Y con el Perfecto Ciclón ocurrió lo mismo que con la Gran Nevada. Tanto los meteorólogos como el Ministerio del Interior volvieron a coincidir en que “las previsiones se quedaron cortas”. Así, el lenguaje de la climatología es el mismo que se aplica al de la crisis: se veía venir el temporal, pero nadie podía prevenir que los efectos serían tan contundentes y todo eso.
Algo así fue lo que afirmó Zapatero durante la noche del lunes en RTVE, durante su segunda comparecencia en vivo y en directo –dos años después– en el interrogatorio video-verité Tengo una pregunta para usted. El problema –a diferencia de 2007, cuando España era el centro del universo y ejemplo de modelo de país, etc., y todo quedó en una gracia por el precio del café– es que Zapatero no tenía demasiadas respuestas. Frente a 100 ciudadanos anónimos (varios de ellos sin trabajo o, seguro, a punto de perderlo), el presidente de gobierno no pudo decir mucho más que “hay que tener confianza” (palabra que repitió más de 50 veces) y que “hay que consumir. La economía no es sólo dinero, es un estado de ánimo”. Varios de los participantes –sólo hubo tiempo para que 40 de ellos hicieran lo suyo– lo miraban con desconfianza y se preguntaban a sí mismos cómo voy a consumir si no tengo dinero o puedo llegar a no tenerlo cualquier día de éstos. Alguien bostezó en primer plano y Zapatero también dijo: “Pude equivocarme, pero no engañé”, en referencia a su hasta hace poco evangélico optimismo en cuanto a que la crisis apenas rozaría a la hipotéticamente invulnerable España. El momento de la noche tuvo lugar cuando una madrileña con síndrome de Down le preguntó cómo era que no había discapacitados trabajando en el Congreso; Zapatero la felicitó por su intervención y la chica, veloz como el rayo, le encajó: “Luego le doy mi currículum”.

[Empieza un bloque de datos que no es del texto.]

===== config.mk =====
export PLATFORM = sky130hd
export DESIGN_NAME = compare_detect_dr
export DESIGN_NICKNAME = d
export VERILOG_FILES = /design/src/rtl/compare_detect_dr.sv
export SDC_FILE = /design/constraint.sdc
export NUM_CORES = 1
export LEC_CHECK = 0
export BUFFER_PORTS_ARGS = -buffer_cell sky130_fd_sc_hd__buf_2
export CORE_AREA = 4 4 41 43
export DETAILED_ROUTE_END_ITERATION = 8
export DIE_AREA = 0 0 45 47
export PLACE_DENSITY_LB_ADDON = 0.25
export SYNTH_ARGS = -nofsm -noshare
export SYNTH_HDL_FRONTEND = slang
export SYNTH_SLANG_ARGS = --single-unit

===== constraint.sdc =====
create_clock -name clk -period 1.82 [get_ports clk]
set_clock_uncertainty 0.15 [all_clocks]
set_input_delay 0.091 -clock clk [delete_from_list [all_inputs] [get_ports clk]]
set_output_delay 0.091 -clock clk [all_outputs]
set_load 0.02 [all_outputs]

===== src/rtl/compare_detect_dr.sv =====
// -----------------------------------------------------------------------------
// compare_detect_dr
//
// Purpose:
//   Dual-rail compare/detect stage on a single clock.
//   - Waits in IDLE for a complete dual-rail codeword.
//   - Evaluates one comparison of the codeword against CMP_VAL.
//   - Presents the one-bit outcome as a dual-rail token on ctrl.
//   - Completes a four-phase handshake with the downstream ctrl_ack.
//   - Returns to IDLE once the input has gone back to spacer.
//
// Parameters:
//   W        number of dual-rail input bits (default pa_AsyncCordic::EW+1)
//   CMP_VAL  W-bit unsigned comparison constant
//
// Ports:
//   clk       single clock; all state changes on its rising edge
//   arst      synchronous, active-high reset
//   data_i    W dual-rail operand bits (spacer 00, valid 01/10, illegal 11)
//   mode      comparison select, sampled only when a codeword is accepted:
//             00 ==CMP_VAL, 01 !=CMP_VAL, 10 all ones, 11 >CMP_VAL (unsigned)
//   ack_i     input acknowledge (high in DRIVE and RELEASE)
//   ctrl      dual-rail result: data_1 = true, data_0 = false, 00 = spacer
//   ctrl_ack  downstream acknowledge
//   err       sticky illegal-code flag (only with the macro below)
//
// Configuration:
//   `define COMPARE_DETECT_ERR_DETECT_EN adds the err port and the ERROR state.
//   - Any 11 bit seen in IDLE latches err and parks the block in ERROR.
//   - Only reset leaves ERROR.
//   Without the macro, an 11 bit decodes as logic 1 for both completeness and
//   value.
// -----------------------------------------------------------------------------

package pa_AsyncCordic;
    localparam int EW = 7;

    typedef struct packed {
        logic data_1;
        logic data_0;
    } dual_rail_t;
endpackage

Y yo vi todo eso de a partes, compaginándolo con un episodio de Fringe, la nueva serie estilo Expedientes X de J. J. Abrams donde todos se miran sin entender muy bien lo que pasa. Y, yendo y viniendo, poco y nada me costaba a mí aceptar a Zapatero como una entidad casi paranormal llegada desde una dimensión alternativa y mejor: su corbata roja à la Obama, su gesticulación vehemente estilo Sarkozy tan de esas nerviosas comedias francesas donde todos se juntan el fin de semana a gritarse en una casita de campo. Y la verdad que a mí me sigue cayendo bien Zapatero y está claro que es de lo mejor que hay en el gallinero de la política española. Yo lo voté. Yo volvería a votarlo. Pero lo de “la economía es un estado de ánimo”, a la mañana siguiente, ya es motivo de carcajadas en bares y fondas.

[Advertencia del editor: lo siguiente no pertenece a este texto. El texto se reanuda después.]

$ cat src/rtl/fp_simd_pkg.sv
// Shared types for the FP SIMD ALU command path: lane geometry, opcodes and issuer states.
package fp_simd_pkg;

  localparam int FP_W       = 22;
  localparam int SIMD_LANES = 4;

  typedef enum logic [2:0] {
    OP_ADD  = 3'd0,
    OP_SUB  = 3'd1,
    OP_MUL  = 3'd2,
    OP_RCP  = 3'd3,
    OP_RADD = 3'd4,
    OP_RMUL = 3'd5
  } op_e;

  localparam logic [2:0] OP_LEGAL_MAX = 3'd5;

  typedef enum logic [1:0] {
    S_IDLE  = 2'd0,
    S_ISSUE = 2'd1,
    S_WAIT  = 2'd2,
    S_RESP  = 2'd3
  } iss_state_e;

  function automatic logic op_legal(input logic [2:0] op);
    return (op <= OP_LEGAL_MAX);
  endfunction

endpackage

$ cat src/rtl/simd_cmd_fifo.sv
// Show-ahead synchronous command FIFO; full/empty decoded from a registered occupancy count.
module simd_cmd_fifo
  import fp_simd_pkg::*;
#(
  parameter int W     = 8,
  parameter int DEPTH = 4
) (
  input  logic         clk,
  input  logic         rst_n,
  input  logic         i_push,
  input  logic [W-1:0] i_data,
  input  logic         i_pop,
  output logic [W-1:0] o_head,
  output logic         o_full,
  output logic         o_empty
);

  localparam int AW = $clog2(DEPTH);
  localparam int CW = AW + 1;

  logic [W-1:0]  mem_q [DEPTH];
  logic [W-1:0]  mem_d [DEPTH];
  logic [AW-1:0] wr_q, wr_d, rd_q, rd_d;
  logic [CW-1:0] cnt_q, cnt_d;

  // Next-state for storage, pointers and occupancy.
  always_comb begin
    mem_d = mem_q;
    wr_d  = wr_q;
    rd_d  = rd_q;
    cnt_d = cnt_q;
    if (i_push) begin
      mem_d[wr_q] = i_data;
      wr_d        = wr_q + AW'(1);
    end else begin
      wr_d = wr_q;
    end
    if (i_pop) begin
      rd_d = rd_q + AW'(1);
    end else begin
      rd_d = rd_q;
    end
    case ({i_push, i_pop})
      2'b10:   cnt_d = cnt_q + CW'(1);
      2'b01:   cnt_d = cnt_q - CW'(1);
      default: cnt_d = cnt_q;
    endcase
  end

  // FIFO state registers; reset flushes every entry.
  always_ff @(posedge clk or negedge rst_n) begin
    if (!rst_n) begin
      for (int i = 0; i < DEPTH; i++) mem_q[i] <= '0;
      wr_q  <= '0;
      rd_q  <= '0;
      cnt_q <= '0;
    end else begin
      mem_q <= mem_d;
      wr_q  <= wr_d;
      rd_q  <= rd_d;
      cnt_q <= cnt_d;
    end
  end

  assign o_head  = mem_q[rd_q];
  assign o_full  = (cnt_q == CW'(DEPTH));
  assign o_empty = (cnt_q == CW'(0));

endmodule

$ cat src/rtl/fp_simd_issuer.sv
// Command-side master for the 4-lane FP SIMD ALU: queues commands, issues one at a time
// over en/busy/valid, and returns tagged in-order responses with illegal-op/timeout errors.
module fp_simd_issuer
  import fp_simd_pkg::*;
#(
  parameter int LANES     = SIMD_LANES,
  parameter int FW        = FP_W,
  parameter int CMD_DEPTH = 4,
  parameter int TAG_W     = 4,
  parameter int TIMEOUT   = 15
) (
  input  logic                clk,
  input  logic                rst_n,
  input  logic                i_cmd_valid,
  output logic                o_cmd_ready,
  input  logic [2:0]          i_cmd_opcode,
  input  logic [LANES*FW-1:0] i_cmd_a,
  input  logic [LANES*FW-1:0] i_cmd_b,
  input  logic [TAG_W-1:0]    i_cmd_tag,
  output logic                o_rsp_valid,
  input  logic                i_rsp_ready,
  output logic [LANES*FW-1:0] o_rsp_data,
  output logic [TAG_W-1:0]    o_rsp_tag,
  output logic                o_rsp_err,
  output logic                o_alu_en,
  output logic [2:0]          o_alu_opcode,
  output logic [LANES*FW-1:0] o_alu_in1,
  output logic [LANES*FW-1:0] o_alu_in2,
  input  logic                i_alu_busy,
  input  logic                i_alu_valid,
  input  logic [LANES*FW-1:0] i_alu_out,
  output logic                o_idle
);

  localparam int VW    = LANES * FW;
  localparam int CW    = 3 + 2 * VW + TAG_W;
  localparam int TMR_W = $clog2(TIMEOUT + 1);
  localparam logic [TMR_W-1:0] TMO_LIMIT = TMR_W'(TIMEOUT);

  iss_state_e       state_q, state_d;
  logic [TMR_W-1:0] timer_q, timer_d, timer_inc;
  logic             en_q, en_d;
  logic [2:0]       op_q, op_d;
  logic [VW-1:0]    in1_q, in1_d, in2_q, in2_d;
  logic             rsp_valid_q, rsp_valid_d;
  logic [VW-1:0]    rsp_data_q, rsp_data_d;
  logic [TAG_W-1:0] rsp_tag_q, rsp_tag_d;
  logic             rsp_err_q, rsp_err_d;

  logic             fifo_push, fifo_pop, fifo_full, fifo_empty;
  logic [CW-1:0]    fifo_head;
  logic [2:0]       head_op;
  logic [VW-1:0]    head_a, head_b;
  logic [TAG_W-1:0] head_tag;

  assign fifo_push = i_cmd_valid & ~fifo_full;
  assign head_op   = fifo_head[CW-1 -: 3];
  assign head_a    = fifo_head[TAG_W + VW +: VW];
  assign head_b    = fifo_head[TAG_W +: VW];
  assign head_tag  = fifo_head[TAG_W-1:0];
  assign timer_inc = timer_q + TMR_W'(1);

  simd_cmd_fifo #(.W(CW), .DEPTH(CMD_DEPTH)) u_cmd_fifo (
    .clk     (clk),
    .rst_n   (rst_n),
    .i_push  (fifo_push),
    .i_data  ({i_cmd_opcode, i_cmd_a, i_cmd_b, i_cmd_tag}),
    .i_pop   (fifo_pop),
    .o_head  (fifo_head),
    .o_full  (fifo_full),
    .o_empty (fifo_empty)
  );

  // Issue FSM, timeout timer and response capture.
  always_comb begin
    state_d     = state_q;
    timer_d     = timer_q;
    fifo_pop    = 1'b0;
    en_d        = 1'b0;
    op_d        = op_q;
    in1_d       = in1_q;
    in2_d       = in2_q;
    rsp_valid_d = rsp_valid_q;
    rsp_data_d  = rsp_data_q;
    rsp_tag_d   = rsp_tag_q;
    rsp_err_d   = rsp_err_q;
    case (state_q)
      S_IDLE: begin
        if (!fifo_empty) begin
          if (!op_legal(head_op)) begin
            fifo_pop    = 1'b1;
            state_d     = S_RESP;
            rsp_valid_d = 1'b1;
            rsp_data_d  = '0;
            rsp_tag_d   = head_tag;
            rsp_err_d   = 1'b1;
          end else if (!i_alu_busy) begin
            state_d = S_ISSUE;
            en_d    = 1'b1;
            op_d    = head_op;
            in1_d   = head_a;
            in2_d   = head_b;
          end else begin
            state_d = S_IDLE;
          end
        // An empty FIFO lets a legal incoming command issue on the very next cycle.
        end else if (fifo_push && op_legal(i_cmd_opcode) && !i_alu_busy) begin
          state_d = S_ISSUE;
          en_d    = 1'b1;
          op_d    = i_cmd_opcode;
          in1_d   = i_cmd_a;
          in2_d   = i_cmd_b;
        end else begin
          state_d = S_IDLE;
        end
      end
      S_ISSUE: begin
        timer_d = '0;
        state_d = S_WAIT;
      end
      S_WAIT: begin
        if (i_alu_valid) begin
          fifo_pop    = 1'b1;
          state_d     = S_RESP;
          rsp_valid_d = 1'b1;
          rsp_data_d  = i_alu_out;
          rsp_tag_d   = head_tag;
          rsp_err_d   = 1'b0;
          op_d        = 3'd0;
          in1_d       = '0;
          in2_d       = '0;
        end else if (timer_inc == TMO_LIMIT) begin
          fifo_pop    = 1'b1;
          state_d     = S_RESP;
          rsp_valid_d = 1'b1;
          rsp_data_d  = '0;
          rsp_tag_d   = head_tag;
          rsp_err_d   = 1'b1;
          op_d        = 3'd0;
          in1_d       = '0;
          in2_d       = '0;
        end else begin
          timer_d = timer_inc;
        end
      end
      S_RESP: begin
        if (i_rsp_ready) begin
          rsp_valid_d = 1'b0;
          state_d     = S_IDLE;
        end else begin
          state_d = S_RESP;
        end
      end
      default: begin
        state_d = S_IDLE;
      end
    endcase
  end

  // State, ALU drive and response registers.
  always_ff @(posedge clk or negedge rst_n) begin
    if (!rst_n) begin
      state_q     <= S_IDLE;
      timer_q     <= '0;
      en_q        <= 1'b0;
      op_q        <= 3'd0;
      in1_q       <= '0;
      in2_q       <= '0;
      rsp_valid_q <= 1'b0;
      rsp_data_q  <= '0;
      rsp_tag_q   <= '0;
      rsp_err_q   <= 1'b0;
    end else begin
      state_q     <= state_d;
      timer_q     <= timer_d;
      en_q        <= en_d;
      op_q        <= op_d;
      in1_q       <= in1_d;
      in2_q       <= in2_d;
      rsp_valid_q <= rsp_valid_d;
      rsp_data_q  <= rsp_data_d;
      rsp_tag_q   <= rsp_tag_d;
      rsp_err_q   <= rsp_err_d;
    end
  end

  assign o_cmd_ready  = ~fifo_full;
  assign o_idle       = fifo_empty & (state_q == S_IDLE);
  assign o_alu_en     = en_q;
  assign o_alu_opcode = op_q;
  assign o_alu_in1    = in1_q;
  assign o_alu_in2    = in2_q;
  assign o_rsp_valid  = rsp_valid_q;
  assign o_rsp_data   = rsp_data_q;
  assign o_rsp_tag    = rsp_tag_q;
  assign o_rsp_err    = rsp_err_q;

endmodule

Al menos, por ahora, el viento ha dejado de soplar, pero los noticieros siguen mostrando imágenes del fin de semana que nunca he comprendido: las de personas riendo a carcajadas mientras el huracán los arrastra, o arrimándose a muelles y espigones para torear olas de más de 12 metros. Algunos, claro, no regresan a sus casas; y me pregunto si no se tratará de un impulso ancestral, la fantasía de que serán arrastrados –como Dorothy en El mago de Oz– a tierras más coloridas y brillantes.
Quién sabe.
O tal vez sea que se tienen mucha, demasiada confianza.